§ Exercise
Out of the lines below, please list those that hold the string "immediate".

(Data extracted from a collection)
### src/rtl/cpu_pkg.sv
// Shared types and constants for the RV32I-subset multi-cycle controller:
// ALU/immediate/write-back encodings, opcodes, funct fields and FSM states.
package cpu_pkg;

    typedef enum logic [3:0] {
        ALU_ADD   = 4'd0,
        ALU_SUB   = 4'd1,
        ALU_AND   = 4'd2,
        ALU_OR    = 4'd3,
        ALU_XOR   = 4'd4,
        ALU_SLL   = 4'd5,
        ALU_SRL   = 4'd6,
        ALU_SRA   = 4'd7,
        ALU_SLT   = 4'd8,
        ALU_BPASS = 4'd9
    } alu_op_t;

    typedef enum logic [2:0] {
        SEXT_ADDI = 3'd0,
        SEXT_SLLI = 3'd1,
        SEXT_SW   = 3'd2,
        SEXT_LUI  = 3'd3
    } sign_extend_t;

    typedef enum logic [1:0] {
        MUX_ALU       = 2'd0,
        MUX_MEM       = 2'd1,
        MUX_PC_PLUS_4 = 2'd2
    } REGISTER_DATA_IN_MUX_SEL;

    typedef enum logic [6:0] {
        OP_R_TYPE = 7'b0110011,
        OP_I_TYPE = 7'b0010011,
        OP_LUI    = 7'b0110111,
        OP_LW     = 7'b0000011,
        OP_SW     = 7'b0100011
    } OPCODE_TYPE;

    typedef enum logic [2:0] {
        ST_FETCH     = 3'd0,
        ST_DECODE    = 3'd1,
        ST_EXECUTE   = 3'd2,
        ST_MEM       = 3'd3,
        ST_WRITEBACK = 3'd4,
        ST_TRAP      = 3'd5
    } ctrl_state_t;

    localparam logic [2:0] F3_ADD_SUB = 3'b000;
    localparam logic [2:0] F3_SLL     = 3'b001;
    localparam logic [2:0] F3_SLT     = 3'b010;
    localparam logic [2:0] F3_SLTU    = 3'b011;
    localparam logic [2:0] F3_XOR     = 3'b100;
    localparam logic [2:0] F3_SRL_SRA = 3'b101;
    localparam logic [2:0] F3_OR      = 3'b110;
    localparam logic [2:0] F3_AND     = 3'b111;
    localparam logic [2:0] F3_WORD    = 3'b010;

    localparam logic [6:0] F7_BASE = 7'b0000000;
    localparam logic [6:0] F7_ALT  = 7'b0100000;

endpackage

### src/rtl/instr_decoder.sv
// Combinational instruction classifier: opcode/funct3/funct7 to legality,
// memory-access kind and the ALU/immediate selects used in EXECUTE and MEM.
module instr_decoder
    import cpu_pkg::*;
(
    input  logic [6:0]   opcode,
    input  logic [2:0]   funct3,
    input  logic [6:0]   funct7,
    output logic         illegal,
    output logic         is_load,
    output logic         is_store,
    output alu_op_t      alu_op,
    output logic         use_imm,
    output sign_extend_t sign_extend_type
);

    always_comb begin
        illegal          = 1'b0;
        is_load          = 1'b0;
        is_store         = 1'b0;
        alu_op           = ALU_ADD;
        use_imm          = 1'b0;
        sign_extend_type = SEXT_ADDI;

        case (opcode)
            OP_R_TYPE: begin
                case (funct3)
                    F3_ADD_SUB: begin
                        if (funct7 == F7_BASE)     alu_op = ALU_ADD;
                        else if (funct7 == F7_ALT) alu_op = ALU_SUB;
                        else                       illegal = 1'b1;
                    end
                    F3_SLL:     alu_op = ALU_SLL;
                    F3_SLT:     alu_op = ALU_SLT;
                    F3_XOR:     alu_op = ALU_XOR;
                    F3_SRL_SRA: alu_op = ALU_SRL;
                    F3_OR:      alu_op = ALU_OR;
                    F3_AND:     alu_op = ALU_AND;
                    default:    illegal = 1'b1;
                endcase
                // only ADD/SUB accept a non-zero funct7
                if (funct3 != F3_ADD_SUB && funct7 != F7_BASE)
                    illegal = 1'b1;
            end
            OP_I_TYPE: begin
                use_imm = 1'b1;
                case (funct3)
                    F3_ADD_SUB: alu_op = ALU_ADD;
                    F3_SLL: begin
                        alu_op           = ALU_SLL;
                        sign_extend_type = SEXT_SLLI;
                    end
                    F3_XOR:     alu_op = ALU_XOR;
                    F3_SRL_SRA: begin
                        sign_extend_type = SEXT_SLLI;
                        if (funct7 == F7_BASE)     alu_op = ALU_SRL;
                        else if (funct7 == F7_ALT) alu_op = ALU_SRA;
                        else                       illegal = 1'b1;
                    end
                    F3_OR:      alu_op = ALU_OR;
                    F3_AND:     alu_op = ALU_AND;
                    default:    illegal = 1'b1;
                endcase
            end
            OP_LUI: begin
                alu_op           = ALU_BPASS;
                use_imm          = 1'b1;
                sign_extend_type = SEXT_LUI;
            end
            OP_LW: begin
                is_load = 1'b1;
                use_imm = 1'b1;
                illegal = (funct3 != F3_WORD);
            end
            OP_SW: begin
                is_store         = 1'b1;
                use_imm          = 1'b1;
                sign_extend_type = SEXT_SW;
                illegal          = (funct3 != F3_WORD);
            end
            default: illegal = 1'b1;
        endcase
    end

endmodule

### src/rtl/multicycle_control_fsm.sv
// Multi-cycle sequencer for the RV32I-subset datapath with req/ready memory
// handshakes, sticky trap and wait timeout. Optional macro: PERF_COUNTERS_EN.
//
// state     | meaning
// ----------+-----------------------------------------------------------
// FETCH     | instr_req until instr_ready; then load IR and bump PC
// DECODE    | one idle cycle while the opcode is classified
// EXECUTE   | ALU/LUI write back, or address calculation for LW/SW
// MEM       | data_req (+data_we for SW) until data_ready
// WRITEBACK | load data written to the register file
// TRAP      | illegal instruction or timeout; left only by reset
module multicycle_control_fsm
    import cpu_pkg::*;
#(
    parameter int MEM_TIMEOUT = 16,
    parameter int TIMEOUT_W   = 5    // MEM_TIMEOUT must be < 2**TIMEOUT_W
) (
    input  logic       clk,
    input  logic       reset,
    input  logic [6:0] opcode,
    input  logic [2:0] funct3,
    input  logic [6:0] funct7,
    output logic       instr_req,
    input  logic       instr_ready,
    output logic       data_req,
    output logic       data_we,
    input  logic       data_ready,
    output logic       pc_write,
    output logic       ir_write,
    output logic       reg_write,
    output logic [3:0] alu_op,
    output logic       use_imm,
    output logic [2:0] sign_extend_type,
    output logic [1:0] register_data_in_mux_sel,
    output logic       trap,
    output logic [2:0] state_check
`ifdef PERF_COUNTERS_EN
    ,
    output logic [31:0] cycle_count,
    output logic [31:0] instret_count
`endif
);

    ctrl_state_t          r_state;
    ctrl_state_t          w_state_next;
    logic [TIMEOUT_W-1:0] r_wait_cnt;
    logic                 w_timeout;
    logic                 w_waiting;

    logic                 w_illegal;
    logic                 w_is_load;
    logic                 w_is_store;
    alu_op_t              w_dec_alu_op;
    logic                 w_dec_use_imm;
    sign_extend_t         w_dec_sext;

    instr_decoder u_decoder (
        .opcode           (opcode),
        .funct3           (funct3),
        .funct7           (funct7),
        .illegal          (w_illegal),
        .is_load          (w_is_load),
        .is_store         (w_is_store),
        .alu_op           (w_dec_alu_op),
        .use_imm          (w_dec_use_imm),
        .sign_extend_type (w_dec_sext)
    );

    assign w_timeout = (MEM_TIMEOUT != 0) && (r_wait_cnt == TIMEOUT_W'(MEM_TIMEOUT));
    assign w_waiting = (r_state == ST_FETCH && !instr_ready) ||
                       (r_state == ST_MEM && !data_ready);

    always_ff @(posedge clk) begin
        if (reset) begin
            r_state <= ST_FETCH;
        end else begin
            r_state <= w_state_next;
        end
    end

    // Clearing on every state change covers entry into both FETCH and MEM.
    always_ff @(posedge clk) begin
        if (reset) begin
            r_wait_cnt <= '0;
        end else if (w_state_next != r_state) begin
            r_wait_cnt <= '0;
        end else if (w_waiting) begin
            r_wait_cnt <= r_wait_cnt + 1'b1;
        end
    end

    always_comb begin
        w_state_next             = r_state;
        instr_req                = 1'b0;
        data_req                 = 1'b0;
        data_we                  = 1'b0;
        pc_write                 = 1'b0;
        ir_write                 = 1'b0;
        reg_write                = 1'b0;
        alu_op                   = ALU_ADD;
        use_imm                  = 1'b0;
        sign_extend_type         = SEXT_ADDI;
        register_data_in_mux_sel = MUX_ALU;
        trap                     = 1'b0;

        if (!reset) begin
            case (r_state)
                ST_FETCH: begin
                    instr_req = 1'b1;
                    if (instr_ready) begin
                        ir_write     = 1'b1;
                        pc_write     = 1'b1;
                        w_state_next = ST_DECODE;
                    end else if (w_timeout) begin
                        w_state_next = ST_TRAP;
                    end
                end
                ST_DECODE: begin
                    w_state_next = w_illegal ? ST_TRAP : ST_EXECUTE;
                end
                ST_EXECUTE: begin
                    alu_op           = w_dec_alu_op;
                    use_imm          = w_dec_use_imm;
                    sign_extend_type = w_dec_sext;
                    if (w_is_load || w_is_store) begin
                        w_state_next = ST_MEM;
                    end else begin
                        reg_write    = 1'b1;
                        w_state_next = ST_FETCH;
                    end
                end
                ST_MEM: begin
                    // selects held from the decoder so the address stays stable
                    alu_op           = w_dec_alu_op;
                    use_imm          = w_dec_use_imm;
                    sign_extend_type = w_dec_sext;
                    data_req         = 1'b1;
                    data_we          = w_is_store;
                    if (data_ready) begin
                        w_state_next = w_is_store ? ST_FETCH : ST_WRITEBACK;
                    end else if (w_timeout) begin
                        w_state_next = ST_TRAP;
                    end
                end
                ST_WRITEBACK: begin
                    reg_write                = 1'b1;
                    register_data_in_mux_sel = MUX_MEM;
                    use_imm                  = 1'b1;
                    alu_op                   = ALU_ADD;
                    sign_extend_type         = w_dec_sext;
                    w_state_next             = ST_FETCH;
                end
                ST_TRAP: begin
                    trap = 1'b1;
                end
                default: begin
                    w_state_next = ST_FETCH;
                end
            endcase
        end
    end

    assign state_check = r_state;

`ifdef PERF_COUNTERS_EN
    logic [31:0] r_cycle_count;
    logic [31:0] r_instret_count;
    logic        w_retire;

    assign w_retire = (r_state == ST_EXECUTE && !(w_is_load || w_is_store)) ||
                      (r_state == ST_MEM && data_ready && w_is_store) ||
                      (r_state == ST_WRITEBACK);

    always_ff @(posedge clk) begin
        if (reset) begin
            r_cycle_count   <= '0;
            r_instret_count <= '0;
        end else begin
            if (r_state != ST_TRAP) r_cycle_count <= r_cycle_count + 32'd1;
            if (w_retire)           r_instret_count <= r_instret_count + 32'd1;
        end
    end

    assign cycle_count   = r_cycle_count;
    assign instret_count = r_instret_count;
`endif

endmodule

### config.mk
export PLATFORM = sky130hd
export DESIGN_NAME = multicycle_control_fsm
export DESIGN_NICKNAME = d
export VERILOG_FILES = /design/src/rtl/cpu_pkg.sv /design/src/rtl/instr_decoder.sv /design/src/rtl/multicycle_control_fsm.sv
export SDC_FILE = /design/constraint.sdc
export NUM_CORES = 1
export LEC_CHECK = 0
export CORE_UTILIZATION = 44
export CTS_CLUSTER_SIZE = 40
export DETAILED_ROUTE_END_ITERATION = 10
export HOLD_SLACK_MARGIN = 0.08
export PLACE_DENSITY = 0.81
export SYNTH_ARGS = -nofsm -noshare
export SYNTH_HDL_FRONTEND = slang
export SYNTH_SLANG_ARGS = --single-unit
### constraint.sdc
create_clock -name clk -period 2.1 [get_ports clk]
set_clock_uncertainty 0.1 [all_clocks]
set_input_delay 0.42 -clock clk [delete_from_list [all_inputs] [get_ports clk]]
set_output_delay 0.42 -clock clk [all_outputs]
set_load 0.01 [all_outputs]
* After elaboration in Yosys (flattened, before gate mapping) *
Index checks and enable logic that the tools add are counted.

storage, ports and cells
  bits in registers = 8
  input bits = 21
  word-level logic and storage cells = 91

cells by class
  add/subtract/negate cells = 1
  equality and inequality tests = 20
  multiplexer cells = 48
  reduce and logical (&&, ||, !) cells = 20

operators by type and width
  operator             number
  $eq 7x6->1 const B   4
  $pmux 4 s7           1
  $mux 3               9
  $mux 1               24
  $pmux 4 s5           1
  $eq 3x3->1 const B   6
  $mux 4               4
  $pmux 3 s5           1
  $pmux 4 s3           1
  $eq 3x2->1 const B   3
  $pmux 3 s3           1
  $pmux 1 s2           4
  $reduce_or 2->1      4
  $eq 7x2->1 const B   1
  $eq 7x5->1 const B   1
  $logic_not 7->1      1
  $reduce_bool 7->1    1
  $eq 3x1->1 const B   2
  $logic_not 3->1      2
  $reduce_or 6->1      1
  $add 5x1->5 const B  1
  $eq 5x5->1 const B   1
  $reduce_or 5->1      1
  $pmux 1 s4           1
  9 further kinds      13

* Logic depth before layout (Yosys ltp) *
  depth after elaboration = 11
  mapped depth = 7
  depth with buffers taken out = 7

* Hierarchy *
A second synthesis with hierarchy kept.

unflattened totals
  cells, all modules = 137
  area total of the unflattened synthesis = 1044.8 sq um

modules (own cells, without submodules)
  module                  instances  cells each  area each (sq um)  sequential area each (sq um)
  multicycle_control_fsm  1          84          718.2              160.2
  instr_decoder           1          53          326.6              0.0

* Worst setup path after synthesis *
Ideal clock, no wire load.

  path kind = register to output
  start point = register r_state[2] (netlist: state_check[2])
  end point = output port pc_write
  arrival time = 1.596 ns
  required time = 1.580 ns
  path slack = -0.016 ns
  cell stages (with the launch flop) = 6
  path buffers = 3
  cell sequence = dfxtp_1 buf_2 clkbuf_1 nor4_1 and2_1 buf_4

on the way
  longest elaborated chain between the ends = 3

RTL lines
  element                 RTL line                      source
  start, declared         multicycle_control_fsm.sv:44  ctrl_state_t r_state;
  start signal, assigned  multicycle_control_fsm.sv:77  r_state <= w_state_next;
  $logic_not 3->1         n/a
  $mux 1 (2 in a row)     n/a
  end, declared           multicycle_control_fsm.sv:28  output logic pc_write,

No other way between the ends.

* Worst setup path in the final report *
  start point = input port funct7[1]
  end point = output port alu_op[1]

on the way
  longest elaborated chain between the ends = 7
  elaborated cells between the ends (all ways) = 8

RTL lines
  element          RTL line                       source
  start, declared  multicycle_control_fsm.sv:22   input logic [6:0] funct7,
  $eq 7x6->1       instr_decoder.sv:57            else if (funct7 == F7_ALT) alu_op = ALU_SRA;
  $mux 3           instr_decoder.sv:57
  $mux 4 (*)       instr_decoder.sv:56            if (funct7 == F7_BASE) alu_op = ALU_SRL;
  $pmux 4 s5 (*)   instr_decoder.sv:47            case (funct3)
  $pmux 4 s3 (*)   instr_decoder.sv:25            case (opcode)
  $mux 4 (*)       multicycle_control_fsm.sv:107  case (r_state)
  $mux 4 (*)       multicycle_control_fsm.sv:106  if (!reset) begin
  end, declared    multicycle_control_fsm.sv:31   output logic [3:0] alu_op,

Every way passes the cells marked *; elsewhere a longest branch is shown, timed or not.

==> results.py <==
metrics = {
    "final_layout": {
        "drive_gt1_share_pct": 59.8,
        "multi_input_comb_area_mm2": 0.00110,
        "diodes": 0,
        "post-route-util_pct": 94.8,
        "seqCellArea_um2": 165,
        "final_net_count": 259,
        "fillers": 65,
        "syn2layout_area_growth_pct": 97.9,
    },
    "place": {
        "place.gp.congestion": 0.864,
        "dp_hpwl_um": 2950,
        "port_buffers": 38,
    },
    "run_status": {
        "status": "finished, violations left",
        "violations": "setup timing",
    },
    "grt": {
        "antenna_found_initial": 0,
        "overflow": 0,
        "grt_pass1_vias": 1651,
        "grt_pass1_wl_um": 7670,
        "grt_start_max_net_pins": 12,
        "track_usage_pct": 38.7,
    },
    "pwr": {
        "pwr_density_cell_mw_per_mm2": 312,
        "clkPwrFrac_pct": 18.1,
        "cellLeakagePower_nw": 0.953,
        "vdd_drop_max_mv": 0.447,
        "p_sw_share_pct": 39.9,
        "switching_power_w": 0.000266,
        "p_total_w": 0.000667,
        "seqPwrFrac_pct": 26.4,
        "p_int_w": 0.000401,
        "power_frac_comb_pct": 55.5,
    },
    "synthesis": {
        "ys_ff_latch": 8,
        "yosysMostFrequentCell": "nor2_1",
        "ys_seq_area_share_pct": 14.8,
        "yosysWarnings": 0,
        "synth_edf_count": 0,
        "synth_area_leaders": "dfxtp_1 (15%), nor3_1 (5.6%), nor2_1 (4.5%)",
        "synthCells": 145,
        "synth_ff_type": "dfxtp_1",
        "synth_top_area_share_pct": 14.8,
        "synth_cell_types": 51,
        "avgSynthCellArea_um2": 7.45,
        "synth_area_mm2": 0.00108,
        "synth_area_leader_cell": "dfxtp_1",
        "synth-async-reset-ratio_pct": 0,
        "synth_commonest_cells": "nor2_1 (13), nor3_1 (12), a21oi_1 (8), dfxtp_1 (8), nand2_1 (8)",
    },
    "worst_setup_path": {
        "startpoint_type": "input pin",
        "cp_max_fo": 2,
        "crit_type": "input pin to output pin",
        "cp.arrival_ns": 1.81,
        "critPathRequiredTime_ns": 1.58,
        "endpoint_kind": "output pin",
    },
    "sta": {
        "rsz0062_at_grt": "yes",
        "fin_crit_ns": 2.33,
        "setup_viol": 9,
        "relSlewSlack_pct": 65.9,
        "drv_slew": 0,
        "finalWorstSetupSlack_ns": -0.226,
        "fmax_ghz": 0.430,
        "worstMarginPinSlew_ns": 0.512,
        "hold_viol": 0,
        "fin_crit_sh_pct": 111,
    },
    "route": {
        "avgRoutedWirePerCell_um": 24.7,
        "dr_wl_met3_um": 820,
        "via_count": 1776,
        "highest_layer": "met4",
        "dr.pass1.iters": 5,
        "ant_nets": 0,
        "routed_via_density": 6.78,
        "drt_wl_total_um": 6480,
        "wl_met1_um": 2150,
        "drt_iter0_drc": 125,
        "drc_errors": 0,
        "wl_met2_um": 2870,
    },
    "clock_network": {
        "cts.sinks": 8,
        "root_buffer": "clkbuf_4",
        "insertion_delay_ns": 0.26,
        "clockBufferDepth": 2,
        "cts_buffers": 3,
        "cts_hold_buf": 0,
        "cts_tree": "done",
        "clk_pin_slew_ns": 0.06,
        "h-tree-depth": 1,
    },
    "floorplanning": {
        "io_pins": 41,
        "row_count": 17,
        "die_width_um": 51.5,
        "die_area_mm2": 0.00266,
        "core_area_mm2": 0.00225,
        "initial_utilization_pct": 47.9,
        "die_h_um": 51.5,
    },
    "run": {
        "maxCapViolations": 0,
    },
    "hold_path": {
        "hold_path.class": "input pin to flip-flop",
    },
}
==> cell usage in the layout (no fill, tap or decap), drive strengths merged, types with 2 or more instances in the layout <==
master          n
a22oi           2
ha              2
o22ai           2
a211o           2
nor2b           4
nand2           8
nand4           5
nand2b          2
dlygate4sd2     9
o21ai           3
inv             7
nor4b           3
nand3           2
o21a            2
nor2           13
or3             2
buf            74
nor3           12
or2             2
nor4            5
clkdlybuf4s50   4
a211oi          6
dlymetal6s2s    2
clkdlybuf4s15   5
nor3b           4
xor2            3
a31oi           2
clkbuf          8
xnor2           3
dfxtp           8
nand4bb         2
conb            2
a21oi           9
==> sequential cells by signal, indices dropped and copies added, names as in the netlist <==
| signal | flops |
|---|---|
| r_wait_cnt | 5 |
| state_check | 3 |
==> timing repair <==
action	4_1_cts	5_1_grt
pin swaps	13	22
resized for setup	117	42
buffers inserted	9	5
endpoints found under the setup margin	23	23
==> worst paths after layout <==
path / from / endpoint / slack (ns) / depth (start not counted)
setup / recovery: funct7[1] / alu_op[1] / -0.23 / 8
hold / removal: reset / state_check[1] / 0.47 / 3
setup reg to reg: state_check[1] / r_wait_cnt[3] / -0.05 / 6
hold reg to reg: r_wait_cnt[4] / r_wait_cnt[4] / 0.60 / 3
==> power groups by stage <==
stage | clock network, W | logic, W | registers [W]
floorplan | 0 | 0.000134 | 0.000168
global placement | 0 | 0.000272 | 0.000170
detailed placement | 0 | 0.000284 | 0.000171
CTS | 0.000116 | 0.000304 | 0.000172
global route | 0.000128 | 0.000386 | 0.000176
finish | 0.000121 | 0.000370 | 0.000176
==> metrics by stage <==
stage                     setup TNS [ns]  hold slack (ns)  instance area (um^2)  worst slack (ns)  cells
final                             -0.670            0.466                  2140            -0.226    262
after global routing               -1.46            0.481                  2140            -0.286    262
after floorplan                  -0.0160            0.442                  1090           -0.0160    146
after global placement            -11.03            0.476                  1790            -0.775    247
after CTS                         -0.426            0.492                  2010            -0.151    259
after detailed placement          -13.00            0.478                  1790            -0.838    247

§ Written response
// ALU/immediate/write-back encodings, opcodes, funct fields and FSM states.
// memory-access kind and the ALU/immediate selects used in EXECUTE and MEM.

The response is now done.